55tv.co.id – Pada hari ini Selasa 8 September 2026, masyarakat dihadapkan pada daftar harga bahan bakar minyak (BBM) non-subsidi terbaru dari PT Pertamina Patra Niaga. Penyesuaian harga ini, yang telah resmi diberlakukan sejak awal bulan, tepatnya pada 1 dan 2 September 2026, kini menjadi perhatian utama para pengguna kendaraan di seluruh Indonesia.

Related Post
Kenaikan harga ini menyasar beberapa jenis BBM berkualitas tinggi. Pada tanggal 1 September 2026, Pertamax Turbo mengalami lonjakan signifikan dari Rp18.300 menjadi Rp19.600 per liter. Tak hanya itu, Dexlite juga ikut terkerek naik dari Rp19.700 menjadi Rp23.700 per liter, sementara Pertamina Dex kini dibanderol Rp25.200 per liter dari harga sebelumnya Rp21.150 per liter. Sehari berselang, pada 2 September 2026, giliran Pertamax Green 95 yang tarifnya melonjak Rp2.550, dari Rp16.600 menjadi Rp19.150 per liter.

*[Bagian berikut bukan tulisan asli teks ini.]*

module RegisterBank(
    input clk,
    input [3:0] read_reg1, read_reg2, write_reg,
    input [31:0] write_data,
    input reg_write,   
    output [31:0] read_data1, read_data2
);
    reg [31:0] registers [0:15];   
    initial begin
        registers[0] = 32'b0;   
        registers[1] = 32'hA5A5A5A5;   
        registers[2] = 32'h5A5A5A5A;
        registers[3] = 32'h12345678;
    end
    assign read_data1 = registers[read_reg1];
    assign read_data2 = registers[read_reg2];
    always @(posedge clk) begin
        if (reg_write && write_reg != 4'b0000) begin
            registers[write_reg] <= write_data;
        end
    end
endmodule
module RISC_Processor(
    input clk,
    input [15:0] instruction,
    output [31:0] result
);
    wire [3:0] opcode = instruction[15:12];
    wire [3:0] read_reg1 = instruction[11:8];
    wire [3:0] read_reg2 = instruction[7:4];
    wire [3:0] write_reg = instruction[3:0];
    wire [31:0] read_data1, read_data2, alu_result;
    wire reg_write;
    RegisterBank reg_bank(
        .clk(clk),
        .read_reg1(read_reg1),
        .read_reg2(read_reg2),
        .write_reg(write_reg),
        .write_data(alu_result),
        .reg_write(reg_write),
        .read_data1(read_data1),
        .read_data2(read_data2)
    );
    ALU alu(
        .opcode(opcode),
        .A(read_data1),
        .B(read_data2),
        .result(alu_result)
    );
    ControlUnit ctrl_unit(
        .opcode(opcode),
        .reg_write(reg_write)
    );
    assign result = alu_result;
endmodule
==> run.sh <==
#!/bin/bash
# OpenROAD 26Q1-2900-gdf79404cd8, Yosys 0.63+post, stock flow scripts
make -C /OpenROAD-flow-scripts/flow DESIGN_CONFIG=/design/flow/config.mk WORK_HOME=/design/flow/orfs finish
==> config.mk <==
export PLATFORM = sky130hd
export DESIGN_NAME = RISC_Processor
export DESIGN_NICKNAME = RISC_Processor
export VERILOG_FILES = /design/flow/design.v
export SDC_FILE = /design/flow/constraint.sdc
export NUM_CORES = 4
export LEC_CHECK = 1
export CORE_UTILIZATION = 30
==> constraint.sdc <==
current_design RISC_Processor

set clk_period 24.6
set clk_io_pct 0.2

create_clock -name clk0 -period $clk_period [get_ports {clk}]

set non_clock_inputs [all_inputs -no_clocks]
set_input_delay [expr $clk_period * $clk_io_pct] -clock clk0 $non_clock_inputs
set_output_delay [expr $clk_period * $clk_io_pct] -clock clk0 [all_outputs]
`/design/flow/design.v`:
```
`timescale 1ns / 1ps
module usehint #(
        parameter OUTPUT_W = 4,
        parameter COEFF_W  = 24,
        parameter W        = 64
    ) (
        input rst,
        input clk,
        input start,
        input [2:0]   sec_lvl,
        input [W-1:0] di,
        input         valid_i,
        output reg    ready_i,
        input [OUTPUT_W*COEFF_W-1:0] poly0_i,
        input [OUTPUT_W*COEFF_W-1:0] poly1_i,
        input      poly_valid_i,
        output reg poly_ready_i,
        output reg [OUTPUT_W*COEFF_W-1:0] poly_o,
        output reg poly_valid_o,
        input      poly_ready_o
    );
    reg [7:0]   hint_cnt [7:0];
    reg [671:0] hint_addr;
    reg [10:0] ctr, ctr_next;
    reg [9:0] pos, pos_next;
    reg [3:0] poly_num;
    reg [9:0] hint_len;
    reg [95:0] tmp;
    reg [256*8-1:0] hint_poly;
    localparam
        LVL2_LEN = 7'd80,
        LVL3_LEN = 7'd55,
        LVL5_LEN = 7'd75;
    reg [6:0] hint_addrlen;
    reg [3:0] num_hints;
    reg [7:0] next_hint;
    reg [10:0] hint_offset;
    localparam
        INIT         = 2'd0,
        RECEIVE_HINT = 2'd1,
        EXPAND_HINT  = 2'd2,
        APPLY_HINT   = 2'd3;
    reg [1:0] state;
    reg [5:0] FINAL_SHIFT;
    reg [3:0] K;
    integer i;
    always @(*) begin
        case(sec_lvl)
        2: K=4;
        3: K=6;
        default: K=8;
        endcase
        case(sec_lvl)
        2: hint_len=671;
        3: hint_len=487;
        default: hint_len=663;
        endcase
        for (i = 0; i < 8; i = i + 1)
            hint_cnt[i] = (i < K) ? hint_addr[8*(K-i-1)+:8] : 0;
        next_hint = hint_addr[hint_len-pos*8-:8];
        hint_offset = 0; 
        if (ctr >= hint_cnt[0])
           hint_offset = 256*(0+1);
        if (ctr >= hint_cnt[1])
           hint_offset = 256*(1+1);
        if (ctr >= hint_cnt[2])
           hint_offset = 256*(2+1);
        if (ctr >= hint_cnt[3])
           hint_offset = 256*(3+1);
        if (ctr >= hint_cnt[4] && K != 4)
           hint_offset = 256*(4+1);
        if (ctr >= hint_cnt[5] && K != 4)
           hint_offset = 256*(5+1);
        if (ctr >= hint_cnt[6] && K == 8)
           hint_offset = 256*(6+1);
        if (ctr >= hint_cnt[7] && K == 8)
           hint_offset = 256*(7+1);
        case(sec_lvl)
        2: hint_addrlen = LVL2_LEN;
        3: hint_addrlen = LVL3_LEN;
        5: hint_addrlen = LVL5_LEN;
        default: hint_addrlen = LVL2_LEN;
        endcase
        case(sec_lvl)
        2: num_hints = 4'd4;
        3: num_hints = 4'd6;
        5: num_hints = 4'd8;
        default: num_hints = 4'd4;
        endcase
        ready_i      = 0;
        poly_ready_i = poly_ready_o;
        poly_o       = 0;
        poly_valid_o = 0;
        ctr_next     = ctr;
        FINAL_SHIFT = 8*((ctr+1)*8 - hint_addrlen-num_hints);
        poly_o = poly1_i;
        if (sec_lvl != 2) begin
            for (i = 0; i < 4; i = i + 1) begin
                if (hint_poly[ctr+i] == 1) begin
                    if (poly0_i[i*24+:24] > (8380417-1)/32 || poly0_i[i*24+:24] == 0)
                        poly_o[i*24+:24] = (poly1_i[i*24+:24] == 0) ? 15 : poly1_i[i*24+:24] - 1;
                    else
                        poly_o[i*24+:24] = (poly1_i[i*24+:24] == 15) ? 0 : poly1_i[i*24+:24] + 1;
                end 
            end
        end else begin
            for (i = 0; i < 4; i = i + 1) begin
                if (hint_poly[ctr+i] == 1) begin
                    if (poly0_i[i*24+:24] > (8380417-1)/88 || poly0_i[i*24+:24] == 0)
                        poly_o[i*24+:24] = (poly1_i[i*24+:24] == 0) ? 43 : poly1_i[i*24+:24] - 1;
                    else
                        poly_o[i*24+:24] = (poly1_i[i*24+:24] == 43) ? 0 : poly1_i[i*24+:24] + 1;
                end 
            end
        end
        pos_next = pos;
        case(state)
        INIT: begin
            ctr_next = 0;
            pos_next = 0;
        end
        RECEIVE_HINT: begin
            ctr_next =  (valid_i && (ctr+1)*8 > hint_addrlen+num_hints) ?  0 :
                        (valid_i) ? ctr + 1 : ctr;
            ready_i  = valid_i;
            pos_next = 0;
        end
        EXPAND_HINT: begin
            ctr_next = (ctr+1 >= hint_cnt[K-1]) ?  0 : ctr + 1;
            pos_next = pos + 1;
        end
        APPLY_HINT: begin
            poly_valid_o = poly_valid_i;
            ctr_next = (poly_valid_o && poly_ready_o) ? ctr + 4 : ctr;
        end
        endcase
    end
    always @(posedge clk) begin
        if (rst) begin
            state <= INIT;
            ctr   <= 0;
        end else begin
            ctr <= ctr_next;  
            pos <= pos_next;      
            case(state)
            INIT: begin
                poly_num  <= 0;
                hint_addr <= 0;
                hint_poly <= 0;
                state <= (start) ? RECEIVE_HINT : INIT;
            end
            RECEIVE_HINT: begin
                poly_num <= 0;
                if ((ctr+1)*8 > hint_addrlen+num_hints) 
                    hint_addr <= (hint_addr << (64-FINAL_SHIFT)) | (di >> FINAL_SHIFT);
                else
                    hint_addr <= (valid_i) ? {hint_addr[671-64:0], di} : hint_addr;
                state <= (valid_i && (ctr+1)*8 > hint_addrlen+num_hints) ? EXPAND_HINT : RECEIVE_HINT;
            end
            EXPAND_HINT: begin
                hint_poly[next_hint+hint_offset] <= 1;
                state <= (ctr+1 >= hint_cnt[K-1]) ? APPLY_HINT : EXPAND_HINT;
            end
            APPLY_HINT: begin
                state <= (ctr == K*256) ? INIT : APPLY_HINT;
            end
            endcase
        end
    end
endmodule
```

Meski demikian, tidak semua jenis BBM mengalami kenaikan. Pertamina memastikan bahwa harga Pertamax tetap stabil di angka Rp15.950 per liter. Demikian pula dengan BBM bersubsidi seperti Pertalite yang bertahan di Rp10.000 per liter dan Biosolar yang masih Rp6.800 per liter, memberikan sedikit kelegaan bagi sebagian besar masyarakat.
Menurut VP Corporate Communication Pertamina Patra Niaga, Kitty Andhora, penyesuaian harga ini merupakan hasil dari formula yang telah ditetapkan pemerintah. Faktor-faktor seperti fluktuasi harga minyak mentah global, nilai tukar rupiah, komponen pajak, serta daya beli masyarakat menjadi pertimbangan utama dalam menentukan tarif baru.
Kitty juga menegaskan bahwa dengan adanya perubahan harga ini, Pertamina Patra Niaga tetap berkomitmen penuh untuk menjaga kualitas produk dan memberikan pelayanan terbaik kepada seluruh konsumen. Masyarakat pun diimbau untuk selalu memilih jenis BBM yang sesuai dengan spesifikasi kendaraan mereka demi menjaga performa optimal dan efisiensi mesin.